• [EXERCISE AIM] Your output should be the entries below, exact in every detail.
[RECORDS PROVIDED — start]
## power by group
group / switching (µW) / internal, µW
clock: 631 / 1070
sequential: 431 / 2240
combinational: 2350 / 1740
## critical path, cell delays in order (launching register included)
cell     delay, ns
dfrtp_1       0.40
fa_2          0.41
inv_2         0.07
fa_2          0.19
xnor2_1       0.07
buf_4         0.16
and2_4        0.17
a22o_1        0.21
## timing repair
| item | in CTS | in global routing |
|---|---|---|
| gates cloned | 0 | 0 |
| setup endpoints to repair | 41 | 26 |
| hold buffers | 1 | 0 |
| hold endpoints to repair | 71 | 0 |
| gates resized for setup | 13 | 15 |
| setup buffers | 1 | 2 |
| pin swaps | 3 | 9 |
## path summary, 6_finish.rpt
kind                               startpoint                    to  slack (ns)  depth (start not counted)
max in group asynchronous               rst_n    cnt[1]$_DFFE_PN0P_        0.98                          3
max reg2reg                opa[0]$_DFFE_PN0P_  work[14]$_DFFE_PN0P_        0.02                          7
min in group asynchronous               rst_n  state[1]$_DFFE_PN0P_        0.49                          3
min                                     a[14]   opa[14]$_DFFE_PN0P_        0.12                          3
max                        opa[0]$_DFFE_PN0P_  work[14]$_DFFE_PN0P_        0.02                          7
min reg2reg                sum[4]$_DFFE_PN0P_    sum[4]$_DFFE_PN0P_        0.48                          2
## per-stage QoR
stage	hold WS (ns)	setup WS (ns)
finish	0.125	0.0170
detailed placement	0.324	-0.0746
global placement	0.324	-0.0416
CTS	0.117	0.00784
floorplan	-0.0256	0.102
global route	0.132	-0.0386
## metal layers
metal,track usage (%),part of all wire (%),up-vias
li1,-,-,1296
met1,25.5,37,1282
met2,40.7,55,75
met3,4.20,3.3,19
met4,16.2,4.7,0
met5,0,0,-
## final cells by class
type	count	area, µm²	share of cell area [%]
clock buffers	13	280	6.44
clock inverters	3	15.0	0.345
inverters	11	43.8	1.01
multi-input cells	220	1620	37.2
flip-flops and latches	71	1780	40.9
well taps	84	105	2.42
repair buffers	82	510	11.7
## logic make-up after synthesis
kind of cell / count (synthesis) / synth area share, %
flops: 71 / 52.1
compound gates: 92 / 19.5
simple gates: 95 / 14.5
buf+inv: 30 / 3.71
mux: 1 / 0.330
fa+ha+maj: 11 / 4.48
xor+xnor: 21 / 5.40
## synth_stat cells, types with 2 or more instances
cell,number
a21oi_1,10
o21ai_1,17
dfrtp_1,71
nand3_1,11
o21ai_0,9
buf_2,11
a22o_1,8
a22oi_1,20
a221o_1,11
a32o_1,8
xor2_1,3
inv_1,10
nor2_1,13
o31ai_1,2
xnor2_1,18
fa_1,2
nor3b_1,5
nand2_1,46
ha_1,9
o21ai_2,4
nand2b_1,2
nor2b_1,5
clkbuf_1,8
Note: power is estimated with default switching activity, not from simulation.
[RECORDS PROVIDED — finish]
• [YOUR RESPONSE]
## power by group
group / switching (µW) / internal, µW
clock: 631 / 1070
sequential: 431 / 2240
combinational: 2350 / 1740
## critical path, cell delays in order (launching register included)
cell     delay, ns
dfrtp_1       0.40
fa_2          0.41
inv_2         0.07
fa_2          0.19
xnor2_1       0.07
buf_4         0.16
and2_4        0.17
a22o_1        0.21
## timing repair
| item | in CTS | in global routing |
|---|---|---|
| gates cloned | 0 | 0 |
| setup endpoints to repair | 41 | 26 |
| hold buffers | 1 | 0 |
| hold endpoints to repair | 71 | 0 |
| gates resized for setup | 13 | 15 |
| setup buffers | 1 | 2 |
| pin swaps | 3 | 9 |
## path summary, 6_finish.rpt
kind                               startpoint                    to  slack (ns)  depth (start not counted)
max in group asynchronous               rst_n    cnt[1]$_DFFE_PN0P_        0.98                          3
max reg2reg                opa[0]$_DFFE_PN0P_  work[14]$_DFFE_PN0P_        0.02                          7
min in group asynchronous               rst_n  state[1]$_DFFE_PN0P_        0.49                          3
min                                     a[14]   opa[14]$_DFFE_PN0P_        0.12                          3
max                        opa[0]$_DFFE_PN0P_  work[14]$_DFFE_PN0P_        0.02                          7
min reg2reg                sum[4]$_DFFE_PN0P_    sum[4]$_DFFE_PN0P_        0.48                          2
## per-stage QoR
stage	hold WS (ns)	setup WS (ns)
finish	0.125	0.0170
detailed placement	0.324	-0.0746
global placement	0.324	-0.0416
CTS	0.117	0.00784
floorplan	-0.0256	0.102
global route	0.132	-0.0386
## metal layers
metal,track usage (%),part of all wire (%),up-vias
li1,-,-,1296
met1,25.5,37,1282
met2,40.7,55,75
met3,4.20,3.3,19
met4,16.2,4.7,0
met5,0,0,-
## final cells by class
type	count	area, µm²	share of cell area [%]
clock buffers	13	280	6.44
clock inverters	3	15.0	0.345
inverters	11	43.8	1.01
multi-input cells	220	1620	37.2
flip-flops and latches	71	1780	40.9
well taps	84	105	2.42
repair buffers	82	510	11.7
## logic make-up after synthesis
kind of cell / count (synthesis) / synth area share, %
flops: 71 / 52.1
compound gates: 92 / 19.5
simple gates: 95 / 14.5
buf+inv: 30 / 3.71
mux: 1 / 0.330
fa+ha+maj: 11 / 4.48
xor+xnor: 21 / 5.40
## synth_stat cells, types with 2 or more instances
cell,number
a21oi_1,10
o21ai_1,17
dfrtp_1,71
nand3_1,11
o21ai_0,9
buf_2,11
a22o_1,8
a22oi_1,20
a221o_1,11
a32o_1,8
xor2_1,3
inv_1,10
nor2_1,13
o31ai_1,2
xnor2_1,18
fa_1,2
nor3b_1,5
nand2_1,46
ha_1,9
o21ai_2,4
nand2b_1,2
nor2b_1,5
clkbuf_1,8
Note: power is estimated with default switching activity, not from simulation.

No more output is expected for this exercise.